ECLI:NL:RBNHO:2017:3630
Rechtbank Noord-Holland
- Eerste aanleg - meervoudig
- S.M. Auwerda
- W.J.A.M. van Brussel
- A.T.B. de Vries
- Rechtspraak.nl
Tussenuitspraak inzake afwijzing bijstandsaanvraag na beëindiging van eerdere bijstandsverlening
In deze tussenuitspraak van de Rechtbank Noord-Holland, gedateerd 26 april 2017, wordt de afwijzing van een bijstandsaanvraag door het college van burgemeester en wethouders van de gemeente Zaanstad beoordeeld. Eisers, een echtpaar dat sinds 1990 bijstand ontving, hebben hun aanvraag voor bijstand opnieuw ingediend na eerdere afwijzingen en intrekkingen van hun bijstandsverlening. De afwijzing van hun aanvraag is gebaseerd op de veronderstelling dat zij onroerende goederen in Turkije bezitten, waarvan de waarde hun recht op bijstand zou beïnvloeden.

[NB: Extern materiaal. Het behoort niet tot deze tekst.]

==> design/flow/design.v <==
module tree_adder_procedural(
    input [3:0] a,
    input [3:0] b,
    input [7:0] c,
    input [7:0] d,
    output reg [4:0] sum1,
    output reg [8:0] sum2,
    output reg [9:0] sum3
);
    always @(a or b) begin
        sum1 = a+b;
    end
    always @(c or d) begin
        sum2 = c+d;
    end
    always @(*) begin
        sum3 = sum1+sum2;
    end
endmodule
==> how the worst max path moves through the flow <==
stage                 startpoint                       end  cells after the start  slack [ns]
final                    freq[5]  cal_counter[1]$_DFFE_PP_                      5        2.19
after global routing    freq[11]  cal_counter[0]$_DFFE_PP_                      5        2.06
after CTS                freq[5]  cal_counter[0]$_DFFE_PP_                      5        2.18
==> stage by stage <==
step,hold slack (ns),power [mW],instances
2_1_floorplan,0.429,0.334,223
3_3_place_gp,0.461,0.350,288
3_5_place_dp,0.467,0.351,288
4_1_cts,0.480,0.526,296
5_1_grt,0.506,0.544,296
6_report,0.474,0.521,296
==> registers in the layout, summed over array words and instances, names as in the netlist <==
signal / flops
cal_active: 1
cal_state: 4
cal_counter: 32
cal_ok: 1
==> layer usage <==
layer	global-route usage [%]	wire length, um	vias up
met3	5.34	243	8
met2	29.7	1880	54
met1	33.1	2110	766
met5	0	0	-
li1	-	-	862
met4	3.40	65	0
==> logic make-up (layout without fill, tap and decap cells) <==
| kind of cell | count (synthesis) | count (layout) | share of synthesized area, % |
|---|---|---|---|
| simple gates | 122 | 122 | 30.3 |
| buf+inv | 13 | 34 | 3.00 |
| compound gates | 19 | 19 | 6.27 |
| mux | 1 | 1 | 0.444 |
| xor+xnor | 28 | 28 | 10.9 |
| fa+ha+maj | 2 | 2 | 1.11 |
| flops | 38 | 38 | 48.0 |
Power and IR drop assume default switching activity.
[flow/design.v]
module sstv_pixel (
    input   reset,
    input   [11:0]  freq,
    output  reg [1:0] color
);
    localparam PIXEL_BLACK     = 2'b00;
    localparam PIXEL_DARKGRAY  = 2'b01;
    localparam PIXEL_LIGHTGRAY = 2'b10;
    localparam PIXEL_WHITE     = 2'b11;
    localparam FREQ_BLACK_LOWER = 12'd1500;
    localparam FREQ_BLACK_UPPER = 12'd1700;
    localparam FREQ_GRAY_MIDDLE = 12'd1900;
    localparam FREQ_WHITE_LOWER = 12'd2100;
    localparam FREQ_WHITE_UPPER = 12'd2300;
    always @(*)
        if (reset)
            color = 0;
        else begin
            if ((freq > FREQ_WHITE_LOWER) && 
                (freq <= FREQ_WHITE_UPPER))
                    color = PIXEL_WHITE;
            else
            if ((freq > FREQ_GRAY_MIDDLE) && 
                (freq <= FREQ_WHITE_LOWER))
                    color = PIXEL_LIGHTGRAY;
            else
            if ((freq > FREQ_BLACK_UPPER) && 
                (freq <= FREQ_GRAY_MIDDLE))
                    color = PIXEL_DARKGRAY;
            else
                color = PIXEL_BLACK;
        end
endmodule
[flow/constraint.sdc]
current_design sstv_pixel

set clk_period 1.9
set clk_io_pct 0.2

create_clock -name clk0 -period $clk_period

set non_clock_inputs [all_inputs -no_clocks]
set_input_delay [expr $clk_period * $clk_io_pct] -clock clk0 $non_clock_inputs
set_output_delay [expr $clk_period * $clk_io_pct] -clock clk0 [all_outputs]
[flow/run.sh]
#!/bin/bash
# OpenROAD 26Q1-2900-gdf79404cd8, Yosys 0.63+post, stock flow scripts
make -C /OpenROAD-flow-scripts/flow DESIGN_CONFIG=/design/flow/config.mk WORK_HOME=/design/flow/orfs finish
[flow/config.mk]
export PLATFORM = sky130hd
export DESIGN_NAME = sstv_pixel
export DESIGN_NICKNAME = sstv_pixel
export VERILOG_FILES = /design/flow/design.v
export SDC_FILE = /design/flow/constraint.sdc
export NUM_CORES = 4
export LEC_CHECK = 1
export CORE_AREA = 10 10 70 70
export DIE_AREA = 0 0 80 80
==> run_results.csv <==
group,metric,value,unit
outcome,outcome,"completed",
final_layout,layout.cells.most_common_list,"buf_4 (8), clkdlybuf4s15_2 (4), clkbuf_2 (4)",
logic_synthesis,syn_inst,23,
detailed_routing,wire_per_inst,9.12,um
logic_synthesis,syn_area,151,um^2
final_layout,flops,0,
floorplanning,fp_util,4.43,%
placement,port_buffers,15,
timing,report.final.slew_viol_count,0,
global_route,grt_pass1_vias,295,
logic_synthesis,synthMuxAreaShare,0,%
logic_synthesis,ys_area,151,um^2
flow_run,cap_violations,0,
power,leakage,0.156,nW
final_layout,fin_util,12.9,%
critical_path,crit_chain,"dlygate4sd2_1, buf_4, nor3b_2, nand4_1, o211ai_1, o22ai_2, buf_2",
detailed_routing,ant_nets,0,
global_route,antenna_found_initial,0,
critical_path,endpoint_kind,"output pin",
logic_synthesis,logic_family,"AND-OR/OR-AND gates",
detailed_routing,drc_errors,0,
critical_path,cp_slowest_cell,"dlygate4sd2_1",
timing,fmax,551,MHz
timing,whs,1.25,ns
timing,period_used_share,95.4,%
final_layout,clock_buffers,0,
critical_path,critPathArrivalTime,1.43,ns
detailed_routing,dr.pass1.iters,2,
flow_run,tool_warnings,32,
detailed_routing,vias_per_cell,3.15,
logic_synthesis,yosys.stat.seqShare,0,%
logic_synthesis,yosysWarningCount,1,
logic_synthesis,ys_sh_xor,0,%
timing,min_period,1.81,ns
final_layout,layout.cells.most_common,"buf_4",
logic_synthesis,yosys.cell_types.count,17,
logic_synthesis,aoi_share,57.0,%
global_route,grt_use_total,2.56,%
timing,relSlewSlack,84.3,%
floorplanning,io-pin-count,15,
cts,hold_buffers,0,
global_route,grt_pass1_wl,1.37,mm
final_layout,area_delta_synth_final,191,%
floorplanning,chipArea,6400,um^2
min_path,hold_class,"in -> out",
timing,worst_pin_slew,0.234,ns
critical_path,path_max_fanout,3,
critical_path,crit_type,"in -> out",
floorplanning,design.core.area,3420,um^2
detailed_routing,vias,290,
floorplanning,fp.dieH,80,um
critical_path,cp-start-kind,"primary input",
critical_path,required,1.52,ns
detailed_routing,routed_wl,839,um
global_route,grt_overflow,0,
floorplanning,num_rows,21,
final_layout,seq_area,0,um^2
critical_path,slowest_delay,0.27,ns
logic_synthesis,ys_sh_adder,0,%
logic_synthesis,syn_avg_cell_area,6.58,um^2
timing,hold_violations,0,
detailed_routing,drt_iter0_markers,16,
logic_synthesis,synth-simple-area-share,43.0,%
global_route,grt_start_max_net_pins,7,
final_layout,drive_gt1_share,58.7,%
floorplanning,fp.dieW,80,um
logic_synthesis,yosys-stat-cells,23,
placement,routabilityCongestion,0.760,
timing,finalSetupViolCount,0,
power,p_per_area,142,nW/um^2
power,peakVddDrop,0.0177,mV
detailed_routing,diodes,0,
==> timing repair <==
action | 4_1_cts | 5_1_grt
pin swaps | 7 | 5
endpoints found under the setup margin | 2 | 2
cloned | 0 | 0
setup buffers | 4 | 0
resized | 31 | 11
==> cells by family after synthesis <==
family | Yosys count
AOI/OAI and AO/OA | 11
and+or+nand+nor | 12
==> final timing paths <==
path	start	to	slack, ns	cells after the start
max	freq[8]	color[0]	0.09	7
min	freq[11]	color[0]	1.25	5
==> cell usage after synthesis <==
library cell | count | area, um^2
a21oi_1 | 2 | 10.0
nand4_1 | 2 | 12.5
nor2_1 | 2 | 7.51
nor3_1 | 2 | 10.0
nor4_1 | 2 | 12.5
o211ai_1 | 2 | 15.0
a211oi_2 | 1 | 12.5
a21o_1 | 1 | 7.51
a311oi_1 | 1 | 8.76
nand2_1 | 1 | 3.75
nand2b_1 | 1 | 6.26
nand3_1 | 1 | 5.00
nor3b_1 | 1 | 7.51
o2111ai_1 | 1 | 8.76
o211ai_2 | 1 | 12.5
o21ai_0 | 1 | 5.00
o22ai_1 | 1 | 6.26
==> cell type report <==
class | count | area (um^2)
fill | 397 | 2980
multi-input combinational | 23 | 193
timing repair buffer | 23 | 190
tap | 46 | 57.6
==> critical path: cells and delay by family <==
| kind | cells | cell delay [ns] |
|---|---|---|
| AOI/OAI and AO/OA | 2 | 0.25 |
| buffers and inverters | 3 | 0.54 |
| and+or+nand+nor | 2 | 0.27 |
==> report_power, final <==
part | internal, mW | switching, mW
clock | 0 | 0
combinational | 0.0340 | 0.0286
sequential | 0 | 0
total | 0.0340 | 0.0286
==> through the flow <==
stage               area, um^2  std cells  power [mW]  setup TNS [ns]  setup WS [ns]
floorplan                  151         23      0.0120               0          0.612
global placement           397         89      0.0619          -0.969         -0.493
detailed placement         397         89      0.0622          -0.987         -0.503
CTS                        445         93      0.0633               0        0.00215
global route               440         92      0.0689        -0.00331       -0.00331
finish                     440         92      0.0626               0         0.0867
==> routing by layer <==
| metal | wire length (um) | share of wire (%) | track usage (%) |
|---|---|---|---|
| met1 | 347 | 41 | 2.97 |
| met2 | 447 | 53 | 5.06 |
| met3 | 44 | 5.2 | 0.341 |
| met4 | 0 | 0 | 0 |
| met5 | 0 | 0 | 0 |
No activity file was given, so power comes from the tool's default toggle rates.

De rechtbank oordeelt dat de vermogenspositie van eisers onvoldoende duidelijk is om het recht op bijstand vast te stellen. Verweerder heeft onvoldoende bewijs geleverd dat de onroerende goederen daadwerkelijk zijn verkocht en dat eisers over voldoende middelen beschikken om in hun levensonderhoud te voorzien. De rechtbank stelt dat het aan eisers is om aannemelijk te maken dat zij geen recht op bijstand hebben, maar dat zij in deze procedure geen nieuw bewijs hebben aangedragen. De rechtbank geeft verweerder de gelegenheid om het gebrek in het bestreden besluit te herstellen door een onderzoek in te stellen naar het inkomen van eisers in de relevante periode.
De rechtbank houdt verdere beslissingen aan tot de einduitspraak op het beroep en draagt verweerder op om binnen twee weken te melden of hij gebruik maakt van de gelegenheid om het gebrek te herstellen. De uitspraak is openbaar gedaan en is ondertekend door de rechters.